FIG. 6 is a diagram for explaining the labeling operation.

[Explanation of symbols]

 1 Solid-state image sensor 2 A / D converter 3 Frame memory 4 Inter-frame averaging unit 5 Spatial averaging unit 6 Inter-frame difference unit 7 Histogram analysis unit 8 Pixel defect detection unit 9 Pixel defect position storage unit 10 Pixel defect grouping unit 11 Signal value input unit 12 Pixel defect measuring device for solid-state imaging device

 ─────────────────────────────────────────────────── ─── Continued Front Page (72) Inventor Ryuichiro Kuga 1006 Kadoma, Kadoma City, Osaka Prefecture Matsushita Electric Industrial Co., Ltd.

Claims (2)

[Claims] 1. An A / D for quantizing a signal of a solid-state image sensor.
The calculation includes a converter, a frame memory for accumulating the digital output signal of the A / D converter, and an arithmetic processing unit for arithmetically processing the digital output signal of the frame memory to calculate a pixel defect. The processing unit averages the digital output signal of the frame memory between frames at an arbitrary number of times to reduce random noise contained in the signal of the solid-state image pickup device, and an inter-frame averaging means. Spatial averaging means for spatially averaging the image signals obtained from the averaging means to detect the shading component of the image,
An inter-frame difference means for detecting a difference signal between the image signal obtained by the inter-frame averaging means and the image signal obtained by the spatial averaging means, and the inter-frame difference means. Histogram analysis means for performing a histogram analysis of the image signal, and the image signal obtained by the inter-frame difference means is compared pixel by pixel with an arbitrary level obtained by the histogram analysis means to determine a pixel defective pixel.

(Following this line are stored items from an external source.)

<file path="config.mk">
export PLATFORM = sky130hd
export DESIGN_NAME = psr_cell
export DESIGN_NICKNAME = d
export VERILOG_FILES = /design/src/design/psr_pkg.sv /design/src/design/psr_cell.sv
export SDC_FILE = /design/constraint.sdc
export NUM_CORES = 1
export LEC_CHECK = 0
export BUFFER_PORTS_ARGS = -buffer_cell sky130_fd_sc_hd__buf_2
export CAP_MARGIN = 15
export CELL_PAD_IN_SITES_DETAIL_PLACEMENT = 1
export CELL_PAD_IN_SITES_GLOBAL_PLACEMENT = 1
export CORE_UTILIZATION = 34
export DETAILED_ROUTE_END_ITERATION = 6
export PLACE_DENSITY_LB_ADDON = 0.2
export SLEW_MARGIN = 10
export SYNTH_ARGS = -nofsm -noshare
export SYNTH_HDL_FRONTEND = slang
export SYNTH_SLANG_ARGS = --single-unit
</file>
<file path="constraint.sdc">
create_clock -name clk -period 3.65 [get_ports clk]
set_input_delay 0.365 -clock clk [delete_from_list [all_inputs] [get_ports clk]]
set_output_delay 0.365 -clock clk [all_outputs]
set_load 0.1 [all_outputs]
</file>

Pixel defect detection means, pixel defect position storage means for storing the pixel position of the pixel defective pixel and the signal value of the pixel, and spatially continuous if a pixel defect exists in the peripheral pixels of the pixel defective pixel. A pixel defect group dividing means for recognizing that there is one group, and a signal value given by an external input as a signal value output when a chart of a constant light amount is imaged by the solid-state image sensor Entering Pixel defect measuring apparatus of the solid-state imaging device which comprises a means. 2. A peripheral pixel of the pixel defective pixel includes a pixel one pixel before the pixel defective pixel, a pixel one scanning line before the pixel defective pixel, and a pixel one scanning line before the pixel defective pixel. The pixel defect measuring device for a solid-state image sensor according to claim 1, wherein the pixel is a pixel one pixel before and a pixel one pixel after the pixel one scanning line before the pixel defective pixel.